Brilhante é o que se poderá dizer, sem favor, do desempenho dos portugueses nas eleições presidenciais. A afluência às urnas bastante expressiva, se atendermos às previsões catastróficas, que, sobre a mesma, se faziam e a organização do acto eleitoral, impecável na segurança e funcionamento, demonstraram que a democracia está profundamente enraizada entre nós.

A popularidade de Marcelo e não o advento fascista do Chega, com a candidatura de André Ventura, como muitos disseram erradamente, foi a responsável pela mobilização do povo português, que superou o que era expectável.

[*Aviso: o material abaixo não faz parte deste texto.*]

--- config.mk ---
export PLATFORM = sky130hd
export DESIGN_NAME = inst_stage_queue
export DESIGN_NICKNAME = d
export VERILOG_FILES = /design/src/rtl/inst_stage_queue.sv
export SDC_FILE = /design/constraint.sdc
export NUM_CORES = 1
export LEC_CHECK = 0
export BUFFER_PORTS_ARGS = -buffer_cell sky130_fd_sc_hd__buf_2
export CORE_ASPECT_RATIO = 1.25
export CORE_MARGIN = 5
export CORE_UTILIZATION = 55
export DETAILED_ROUTE_END_ITERATION = 8
export PLACE_DENSITY = 0.78
export SYNTH_ARGS = -nofsm -noshare
export SYNTH_HDL_FRONTEND = slang
export SYNTH_SLANG_ARGS = --single-unit
--- constraint.sdc ---
create_clock -name clk -period 5.5 [get_ports clk]
set_input_delay 1.1 -clock clk [delete_from_list [all_inputs] [get_ports clk]]
set_output_delay 1.1 -clock clk [all_outputs]
set_load 0.02 [all_outputs]
--- src/rtl/inst_stage_queue.sv ---
// Instruction queue between fetch and decode. It holds DEPTH words, presents the head from a
// register, and retires call forms in two stages (push-PC pre-stage, then normal).
module inst_stage_queue #(
    parameter int          DEPTH     = 4,
    parameter int          INST_BITS = 16,
    parameter logic [3:0]  CC_CALL   = 4'hF
) (
    input  logic                       clk,
    input  logic                       reset,
    input  logic                       in_valid,
    input  logic [INST_BITS-1:0]       in_inst,
    output logic                       in_ready,
    input  logic                       flush,
    output logic                       out_valid,
    output logic [INST_BITS-1:0]       out_inst,
    output logic                       out_pre_stage,
    input  logic                       sc_inst_done,
    output logic                       inst_done,
    output logic [$clog2(DEPTH):0]     level
);
    localparam int PW = $clog2(DEPTH);
    localparam int LW = PW + 1;

    logic [INST_BITS-1:0] mem [DEPTH];
    logic [PW-1:0]        rd_ptr_reg, wr_ptr_reg, rd_ptr_next;
    logic [LW-1:0]        level_reg, level_next;
    logic                 stage_reg;
    logic [INST_BITS-1:0] head_reg, head_next;
    logic                 need_pre, push, pop;

    assign need_pre = ((head_reg[15:12] == 4'b0000) && (head_reg[11:8] == CC_CALL)) ||
                      (head_reg[15:6] == 10'b0010000001);

    assign in_ready      = (level_reg < LW'(DEPTH)) && !flush;
    assign out_valid     = (level_reg != '0);
    assign out_pre_stage = out_valid && need_pre && !stage_reg;
    assign inst_done     = out_valid && !out_pre_stage && sc_inst_done && !flush;
    assign out_inst      = head_reg;
    assign level         = level_reg;

    assign push = in_valid && in_ready;
    assign pop  = inst_done;

    always_comb begin
        level_next  = level_reg;
        rd_ptr_next = pop ? rd_ptr_reg + PW'(1) : rd_ptr_reg;
        if (flush) begin
            level_next = '0;
        end else if (push && !pop) begin
            level_next = level_reg + LW'(1);
        end else if (!push && pop) begin
            level_next = level_reg - LW'(1);
        end
        // When the new head is the word being written right now, take it from the input.
        if (push && (rd_ptr_next == wr_ptr_reg)) begin
            head_next = in_inst;
        end else begin
            head_next = mem[rd_ptr_next];
        end
    end

    always_ff @(posedge clk) begin
        if (push) begin
            mem[wr_ptr_reg] <= in_inst;
        end
        head_reg <= head_next;
    end

    always_ff @(posedge clk) begin
        if (reset) begin
            rd_ptr_reg <= '0;
            wr_ptr_reg <= '0;
            level_reg  <= '0;
            stage_reg  <= 1'b0;
        end else if (flush) begin
            rd_ptr_reg <= wr_ptr_reg;
            level_reg  <= '0;
            stage_reg  <= 1'b0;
        end else begin
            rd_ptr_reg <= rd_ptr_next;
            level_reg  <= level_next;
            if (push) begin
                wr_ptr_reg <= wr_ptr_reg + PW'(1);
            end
            if (inst_done) begin
                stage_reg <= 1'b0;
            end else if (out_valid && sc_inst_done) begin
                stage_reg <= 1'b1;
            end
        end
    end
endmodule

Yosys cells after proc, flatten, opt, wreduce, memory -nomap -nowiden

Memories as Yosys holds them, arrays and structs flattened. A register that Yosys moved wholly into a read port is not among the register bits.
Cells that the tools add are included.

$add $sub $neg: 4
Multiply operators: 0
Div/mod/pow operators: 0
Order comparisons: 1
Equality and inequality tests: 2
Shifts and indexed selects: 0
Multiplexer cells: 6
Bitwise logic cells: 1
Reduce and logical (&&, ||, !) cells: 23

Operator list:

| kind                                              | number |
|---|---|
| logical AND 1 bit                                 | 11 |
| == test 10 x 8 -> 1 bit, second input constant    | 1 |
| two-way mux 3 bit                                 | 2 |
| zero test 1 bit                                   | 5 |
| adder 2 x 1 -> 2 bit, second input constant       | 2 |
| == test 4 bit, second input constant              | 1 |
| zero test 4 bit                                   | 1 |
| two-way mux 2 bit                                 | 2 |
| adder 3 x 1 -> 3 bit, second input constant       | 1 |
| less-than comparator 3 bit, second input constant | 1 |
| nonzero test 3 bit                                | 1 |
| OR reduction 3 bit                                | 1 |
| subtractor 3 x 1 -> 3 bit, second input constant  | 1 |
| two-way mux 1 bit                                 | 2 |
| AND reduction 2 bit                               | 1 |
| nonzero test 2 bit                                | 1 |
| OR reduction 2 bit                                | 1 |
| logical OR 1 bit                                  | 1 |
| inverter 1 bit                                    | 1 |

Register bits after elaboration: 8
Latch bits: 0
Memory bits (writable): 64
ROM bits: 0
Output and inout port bits: 23
Logic and storage cells: 42
Memories kept: 1

Memory list:

| name | words | bits a word | rd ports | clocked after memory_dff | write ports | line | text |
|---|---|---|---|---|---|---|---|
| mem  | 4     | 16          | 1        | 1                        | 1           | 24   | `logic [INST_BITS-1:0] mem [DEPTH];` |

Longest topological paths before layout

Gate-level depths: netlist of the first run.

Depth after elaboration: 12
Depth in mapped cells: 13

Least setup slack after synthesis of the first run

OpenSTA, ideal clock, no wires.

Kind: reg-to-output
Start point: register with a tool-made name
End point: output out_pre_stage
Arrival: 2.216 ns
Data required time: 4.400 ns
Setup slack: 2.184 ns
Stages on the path, launching flop included: 6
Buffers on the path: 1
Cell sequence: dfxtp_1 > buf_6 > mux4_2 > or3b_1 > or4_4 > nor2_1

RTL lines:

| element       | line | text |
|---|---|---|
| end, declared | 16   | `output logic out_pre_stage,` |

==> impl_metrics.ini, run 1 <==
[outcome]
outcome = finished, final reports clean

[clock_tree]
cts_hold_buf = 0
cts-root-buf = clkbuf_8
cts_tree = built
postCtsSetupBuffers = 0
cts.sinks = 74
clkTransAtPathRegs_ns = 0.07
cts_buffers = 9
htree_num_levels = 3
insertion_delay_ns = 0.33
clk_path_buf_depth = 2
cts_resized = 0

[pwr]
peakVddDrop_uv = 335.9
power.density_nw_per_um2 = 363.5
p_leak_nw = 1.218
total_power_mw = 1.228

[critical_path]
crit_arrival_ns = 2.90
crit_type = flip-flop to output pin
cp-end-kind = output pin
r2r_slack_ns = 1.97
crit_required_ns = 4.40
worstPathMaxFanout = 16
reg2reg_to = level[2]
critPathLaunchType = flip-flop
rr_worst_depth = 11

[grt]
grt_pass1_wl_mm = 8.238
grt_remaining_overflow = 0
grt_max_degree = 17
grt_antenna_before_repair = 0
first_global_vias = 1607
grt.total_usage_pct = 16.97

[yosys]
synth_nets = 172
synth_top_family_by_area = multiplexers
synth_edf_count = 64
yosys.area_share.simple_pct = 4.109
synth_cell_types = 30
synth_area_sq_um = 2893
synth_ff_type = edfxtp_1
async_flop_share_pct = 0
muxShareOfSynthArea_pct = 13.19
synth.avg_cell_area_sq_um = 19.95
synthXorXnorAreaFrac_pct = 1.817
synthCells = 145
synthAdderAreaFrac_pct = 2.855
synth_compound_area_share_pct = 2.811
synth_warnings = 0
ys_seq_elements = 74
ys_seq_area_share_pct = 73.36

[routing]
final_antenna_net_count = 0
drt_iter0_drc = 73
drc_errors = 0
viasPerCell = 5.692
wl_per_cell_um = 19.95
drt_wl_total_mm = 5.186
first_pass_iters = 4
dr_total_vias = 1480

[die]
ios = 44
core-area_sq_um = 5080
die_w_um = 74.87
initial_core_util_pct = 56.95
fp-row-count = 29
die_h_um = 91.09
die_area_sq_um = 6819

[sta]
finalHoldViolations = 0
period_minus_slack_ns = 4.000
drv_slew = 0
rsz0062_at_grt = false
max_clock_freq_mhz = 250.0
whs_ns = 0.4893
fin_setup_tns_ns = 0
relSlewSlack_pct = 42.00
worst_pin_slew_ns = 0.8701
period_share_pct = 72.72
clock_skew_ns = 0.004446
setup_viol = 0

[final_layout]
final_common_cell = edfxtp_1
antenna-diode-count = 0
syn2layout_area_growth_pct = 16.74
layout.nets = 220
fin_area_sq_um = 3377
largest_reg_flops = 64
final_layout_size_suffix_gt1_share_pct = 36.87
mostFrequentLayoutCells = edfxtp_1, buf_2, mux4_2
layoutNonFillerInstCount = 260

[min_path]
hp-class = flip-flop to flip-flop
min_path_cells = 1
worstHoldStart = rd_ptr_reg[1]

[placed_design]
post_dp_cell_area_sq_um = 3154
portBuffers = 43
place_congestion = 0.8257
dp_hpwl_mm = 3.459
place_inst = 244

[flow_run]
cap_violations = 0
-- report_power, final --
part / internal (mW) / switching (mW) / leakage [nW]
Combinational: 0.0545 / 0.0739 / 0.444
Sequential: 0.626 / 0.0121 / 0.663
Clock: 0.281 / 0.180 / 0.111
Total: 0.962 / 0.266 / 1.22
-- final cells by class --
| cell class | count | area, sq um |
|---|---|---|
| inverters | 4 | 15.01 |
| well taps | 62 | 77.57 |
| clock inverters | 2 | 60.06 |
| fillers | 344 | 1703 |
| flip-flops and latches | 74 | 2122 |
| repair buffers | 44 | 222.7 |
| clock buffers | 14 | 162.7 |
| multi-input cells | 60 | 716.9 |
-- cells in the mapped netlist (2+ instances only) --
cell	instances	area (sq um)
edfxtp_1	64	1922
mux4_2	13	292.8
dfxtp_1	10	200.2
nor2_1	7	26.28
ha_1	5	62.56
a21oi_1	4	20.02
and3_1	4	25.02
clkbuf_1	4	15.01
inv_1	4	15.01
xnor2_1	4	35.03
mux4_1	3	78.83
nor3_1	3	15.01
o21a_1	2	15.01
xor2_1	2	17.52
-- worst max-delay path by stage --
stage | start | cells after the start | to
after floorplan | flip-flop | 5 | out_pre_stage
after global placement | flip-flop | 6 | inst_done
after detailed placement | flip-flop | 6 | inst_done
after CTS | flip-flop | 6 | inst_done
after global routing | flip-flop | 6 | inst_done
final | flip-flop | 6 | inst_done
-- per-stage QoR --
step	setup slack [ns]	utilization, %
detailed placement	1.848	62.09
global placement	1.907	62.09
floorplan	2.184	-
CTS	1.472	66.48
finish	1.500	66.48
global route	1.364	66.48
-- cells by family (layout without fill, tap and decap cells) --
logic type / count (synthesis) / after routing
DFF: 74 / 74
xor gates and xnor gates: 6 / 6
buffers and inverters: 11 / 64
AOI/OAI and AO/OA: 10 / 10
adders and majority gates: 6 / 6
muxes: 17 / 17
and+or+nand+nor: 21 / 21
-- metal layers --
metal	up-vias	wire (um)	GRT usage (%)
met5	-	0	0
met4	0	136	9.347
met3	11	297	4.530
met2	42	2738	28.05
met1	753	2013	19.48
li1	674	-	-
-- critical path: stages (launching register included) --
cell and delay (ns):
dfxtp_1 0.79, mux4_2 0.44, or3b_1 0.36, or4_4 0.53, o21ai_4 0.21, inv_1 0.08
buf_2 0.16
Power figures use the tool's default switching activity.
==> run 2, diff against run 1 <==
--- a/config.mk
+++ b/config.mk
@@ -8,9 +8,9 @@
 export BUFFER_PORTS_ARGS = -buffer_cell sky130_fd_sc_hd__buf_2
 export CORE_ASPECT_RATIO = 1.25
 export CORE_MARGIN = 5
-export CORE_UTILIZATION = 55
+export CORE_UTILIZATION = 50
 export DETAILED_ROUTE_END_ITERATION = 8
-export PLACE_DENSITY = 0.78
+export PLACE_DENSITY = 0.74
 export SYNTH_ARGS = -nofsm -noshare
 export SYNTH_HDL_FRONTEND = slang
 export SYNTH_SLANG_ARGS = --single-unit
==> constraint.sdc (replaced) <==
create_clock -name clk -period 3.6 [get_ports clk]
set_input_delay 0.72 -clock clk [delete_from_list [all_inputs] [get_ports clk]]
set_output_delay 0.72 -clock clk [all_outputs]
set_load 0.02 [all_outputs]
==> run 2 against run 1 <==
  * Final cell count increased by 2.3%
  * Sequential cell count unchanged
  * Core utilization decreased by 6.7 points
  * Critical path depth increased by 1
  * Count of clock-buffer cells in the layout decreased by 3
  * Via count decreased by 0.81%
  * Critical path type unchanged
  * Critical endpoint unchanged
  * Largest cell class unchanged
==> impl_metrics.ini, run 2 (synthesis results as in run 1) <==
[critical_path]
cpMaxStageDelayCell = mux4_2
crit_path_cell_trace = buf_4, mux4_2, or4b_1, o31a_1, o21ai_4, inv_1, buf_2
rr_worst_depth = 12
crit_arrival_ns = 2.72
crit_type = flip-flop to output pin
cp-end-kind = output pin
critPathLaunchType = flip-flop
crit_required_ns = 2.88
max_stage_delay_ns = 0.54
worstPathMaxFanout = 6

[sta]
max_clock_freq_mhz = 291.0
setup_viol = 0
period_share_pct = 95.44
relSlewSlack_pct = 40.47
drv_slew = 0
worst_pin_slew_ns = 0.8929
setup_slack_ns = 0.1640
finalHoldViolations = 0
period_minus_slack_ns = 3.436
fin_setup_tns_ns = 0
rsz0062_at_grt = false
clock_skew_ns = 0.007787

[clock_tree]
cts_buffers = 9
htree_num_levels = 3
cts.sinks = 74
cts-root-buf = clkbuf_8
clk_path_buf_depth = 2
postCtsSetupBuffers = 0
insertion_delay_ns = 0.34
cts_tree = built
cts_resized = 0
cts_hold_buf = 0
clkTransAtPathRegs_ns = 0.07

[routing]
drt_wl_total_mm = 5.317
final_antenna_net_count = 0
top_layer = met4
drc_errors = 0
viasPerCell = 5.519
routed-wl-met2_mm = 2.926
wl_per_cell_um = 19.99
wl_met1_mm = 2.035
dr_total_vias = 1468
routed-wl-met3_um = 291
drt_iter0_drc = 87
first_pass_iters = 4

[final_layout]
final_layout_size_suffix_gt1_share_pct = 38.00
nFillCells = 406
final_common_cell = edfxtp_1
syn2layout_area_growth_pct = 17.86
layout.nets = 222
mostFrequentLayoutCells = edfxtp_1, buf_2, mux4_2
largest_reg_flops = 64
layoutNonFillerInstCount = 266
fin_area_sq_um = 3410
antenna-diode-count = 0

[grt]
grt.total_usage_pct = 15.75
grt_remaining_overflow = 0
grt_antenna_before_repair = 0
grt_max_degree = 17
first_global_vias = 1635
grt_pass1_wl_mm = 8.549

[outcome]
outcome = finished, final reports clean

[die]
die_h_um = 95.04
core-area_sq_um = 5702
die_area_sq_um = 7416
initial_core_util_pct = 50.74
fp-row-count = 31
die_w_um = 78.03
ios = 44

[min_path]
min_path_cells = 1
hp-class = flip-flop to flip-flop

[pwr]
peakVddDrop_uv = 381.1
total_power_mw = 1.920
p_leak_nw = 1.233
power.density_nw_per_um2 = 563.1

[placed_design]
portBuffers = 43
place_inst = 250
place_ws_ns = 0.2352
post_dp_cell_area_sq_um = 3174
place_congestion = 0.8125
dp_hpwl_mm = 3.659

[flow_run]
cap_violations = 0
run 2: final timing paths:
| kind | start | to | slack, ns |
|---|---|---|---|
| max | flip-flop | inst_done | 0.16 |
| min | rd_ptr_reg[1] | flip-flop | 0.48 |
| max reg2reg | flip-flop | level[2] | 0.28 |
| min reg2reg | rd_ptr_reg[1] | flip-flop | 0.48 |
run 2: layout make-up:
class,instances,area [sq um],area share [%]
clock inverter,5,102.6,3.009
timing repair buffer,46,237.7,6.972
inverter,4,15.01,0.4404
sequential,74,2123,62.28
clock buffer,11,131.4,3.853
multi-input combinational,60,716.9,21.03
tap,66,82.58,2.422
run 2: per-stage QoR:
stage | utilization [%] | hold slack [ns]
2_1_floorplan | - | 0.4323
3_5_place_dp | 55.67 | 0.4736
3_3_place_gp | 55.67 | 0.4598
4_1_cts | 59.78 | 0.4887
6_report | 59.80 | 0.4807
5_1_grt | 59.80 | 0.4977
run 2: worst max-delay path, delay by kind of cell, from the launching register on:
family,cells,cell delay (ns)
AO/OA/AOI/OAI,2,0.51
buffers and inverters,3,0.43
flip-flops,1,0.36
multiplexers,1,0.54
AND/OR/NAND/NOR,1,0.54
run 2: power by group:
group	leakage (nW)	switching [mW]	internal, mW
logic	0.454	0.120	0.0859
registers	0.663	0.0128	0.957
clock network	0.115	0.285	0.460
run 2: layer usage:
| metal | track usage (%) | up-vias |
|---|---|---|
| met4 | 6.761 | 0 |
| met2 | 27.23 | 39 |
| met5 | 0 | - |
| li1 | - | 680 |
| met1 | 18.41 | 743 |
| met3 | 4.442 | 6 |
==> run 3, diff against run 2 <==
--- a/config.mk
+++ b/config.mk
@@ -11,6 +11,7 @@
 export CORE_UTILIZATION = 50
 export DETAILED_ROUTE_END_ITERATION = 8
 export PLACE_DENSITY = 0.74
+export REMOVE_ABC_BUFFERS = 1
 export SYNTH_ARGS = -nofsm -noshare
 export SYNTH_HDL_FRONTEND = slang
 export SYNTH_SLANG_ARGS = --single-unit
==> run 3 against run 2 <==
  * Clock skew shrank 0.00096 ns
  * Register-to-register slack is essentially flat
  * First-iteration DRC count shrank 16%
  * Critical path depth shrank 1
  * Final cell count shrank 0.38%
  * Sequential power is essentially flat
  * Sequential cell count is the same
  * Count of clock-buffer cells in the layout shrank 2
  * Sequential share of layout area is the same
  * Core utilization is the same
  * Via count grew 2.1%
  * Largest cell class unchanged
==> impl_metrics.ini, run 3 (synthesis results as in run 1) <==
[outcome]
outcome = finished, final reports clean

[routing]
dr_total_vias = 1499
first_pass_iters = 4
drt_wl_total_mm = 5.262
drt_iter0_drc = 73
final_antenna_net_count = 0
viasPerCell = 5.657
drc_errors = 0
wl_per_cell_um = 19.86

[pwr]
peakVddDrop_uv = 291.0
power.density_nw_per_um2 = 562.9
p_leak_nw = 1.225

[sta]
setup_viol = 0
whs_ns = 0.4672
max_clock_freq_mhz = 296.5
period_minus_slack_ns = 3.373
relSlewSlack_pct = 40.98
finalHoldViolations = 0
clock_skew_ns = 0.006826
period_share_pct = 93.69
rsz0062_at_grt = false
drv_slew = 0
worst_pin_slew_ns = 0.8854

[clock_tree]
clk_path_buf_depth = 2
cts_tree = built
cts-root-buf = clkbuf_8
cts_buffers = 9
postCtsSetupBuffers = 0
insertion_delay_ns = 0.33
htree_num_levels = 3
clkTransAtPathRegs_ns = 0.07
cts.sinks = 74

[grt]
grt_remaining_overflow = 0
grt_antenna_before_repair = 0
grt_max_degree = 17
first_global_vias = 1603
grt.total_usage_pct = 15.12
grt_pass1_wl_mm = 8.238

[final_layout]
mostFrequentLayoutCells = edfxtp_1, buf_2, mux4_2
largest_reg_flops = 64
nFillCells = 416
final_layout_size_suffix_gt1_share_pct = 38.69
multi_input_area_sq_um = 716.9
layout.nets = 221
final-seq-area_sq_um = 2123
syn2layout_area_growth_pct = 17.86
fin_area_sq_um = 3410
final_common_cell = edfxtp_1
antenna-diode-count = 0

[critical_path]
cp-end-kind = output pin
crit_required_ns = 2.88
crit_type = flip-flop to output pin
max_stage_delay_ns = 0.62
cpMaxStageDelayCell = mux4_1
critPathTopFamily = multiplexers
worstPathMaxFanout = 6
crit_path_cell_trace = mux4_1, or4b_1, o31a_1, o21ai_4, inv_1, buf_2
crit_arrival_ns = 2.65
critPathLaunchType = flip-flop
critPathBufInv = 2

[placed_design]
dp_hpwl_mm = 3.773
portBuffers = 43
post_dp_cell_area_sq_um = 3167
place_congestion = 0.8698

[die]
fp-row-count = 31
ios = 44
die_area_sq_um = 7416
die_h_um = 95.04
die_w_um = 78.03
initial_core_util_pct = 50.74
core-area_sq_um = 5702

[min_path]
worstHoldStart = rd_ptr_reg[1]
hp-class = flip-flop to flip-flop

[flow_run]
cap_violations = 0
[run 3: what timing repair did]
item / CTS / global route
endpoints found under the hold margin: 0 / 0
setup endpoints to repair: 0 / 2
gates resized for setup: 0 / 1
hold buffers: 0 / 0
[run 3: metal layers]
| layer | vias to the layer above | share of wire [%] | GRT usage, % |
|---|---|---|---|
| met3 | 9 | 6.1 | 4.537 |
| met4 | 0 | 1.1 | 5.070 |
| met5 | - | 0 | 0 |
| met2 | 61 | 52 | 26.32 |
| li1 | 678 | - | - |
| met1 | 751 | 41 | 17.94 |
[run 3: per-stage QoR]
step	cells	TNS (ns)	utilization, %	setup WS, ns	total power, mW
after floorplan	138	-0.1128	-	-0.1128	1.116
after global placement	249	0	55.54	0.2524	1.185
after global routing	265	0	59.80	0.1296	1.986
final	265	0	59.80	0.2270	1.919
after CTS	265	0	59.78	0.08047	1.938
after detailed placement	249	0	55.54	0.1354	1.195
[run 3: where the power goes]
group / internal [mW] / switching, mW
logic: 0.0841 / 0.118
clock network: 0.459 / 0.287
registers: 0.957 / 0.0150
total: 1.50 / 0.420
[run 3: worst paths after layout]
check	endpoint	slack (ns)	cells after the start
worst max-delay path	inst_done	0.23	6
worst min-delay path	flip-flop	0.47	1
worst min register to register	flip-flop	0.47	1
worst max register to register	level[2]	0.28	11
[run 3: layout make-up]
type                            count  area share, %
Multi-Input combinational cell     60          21.03
Inverter                            4         0.4404
Clock buffer                        9          3.633
Sequential cell                    74          62.28
Timing Repair Buffer               45          6.752
Tap cell                           66          2.422
Clock inverter                      7          3.450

Ao país virtual de certa comunicação social, com taxas de abstenção negras e filas intermináveis de ambulâncias no Hospital de Santa Maria - tenho lá ido com frequência e nada disso vi -, respondeu o país real, o nosso povo honrado, trabalhador e ordeiro, dando lição de grande civismo.

A larga votação em Marcelo foi o reconhecimento de um mandato exemplar, quer na colocação dos interesses de Portugal acima de quaisquer outros, quer na solidariedade institucional com demais órgãos de soberania, nomeadamente com o Governo.

Ao banir a guerrilha institucional do nosso espectro político, Marcelo granjeou ainda mais simpatia dos portugueses, que lhe expressaram a sua gratidão. O mesmo farão, por certo, ao primeiro-ministro, António Costa, quando o sufrágio for para as legislativas.

A organização destas eleições foi, em primeira instância, da responsabilidade do ministro da Administração Interna, Eduardo Cabrita, o que só provou a justeza da opção de Costa em não o ter demitido. Mas Portugal, no seu todo, está de parabéns. A nossa vitória nas eleições dá-nos maior alento para combater a pandemia, que será também vencida. Com quase nove séculos de história, o nosso país esteve sempre à altura dos desafios que enfrentou. Não seria agora que iríamos falhar. A força anímica dos portugueses vai superar as adversidades com que nos debatemos.

É evidente que a abstenção é ainda elevada, mas a nossa democracia também é jovem. Com o decorrer dos anos, e cultivando sempre os valores democráticos, Portugal também baixará o nível abstencionista, invertendo o actual rumo. A dupla Marcelo-Costa parece-me excelente para conseguir tal desiderato. Nunca os vi 'pegados'. A harmonia institucional ganha votos, mas o mais importante é que faz bem ao país. Temos agora outro desafio imenso - aproximar-nos dos países mais ricos da Europa. A bazuca pode fazer-nos dar outro grande salto, tal como demos com o 25 de Abril e a integração europeia. Portugal é um afecto que não se define.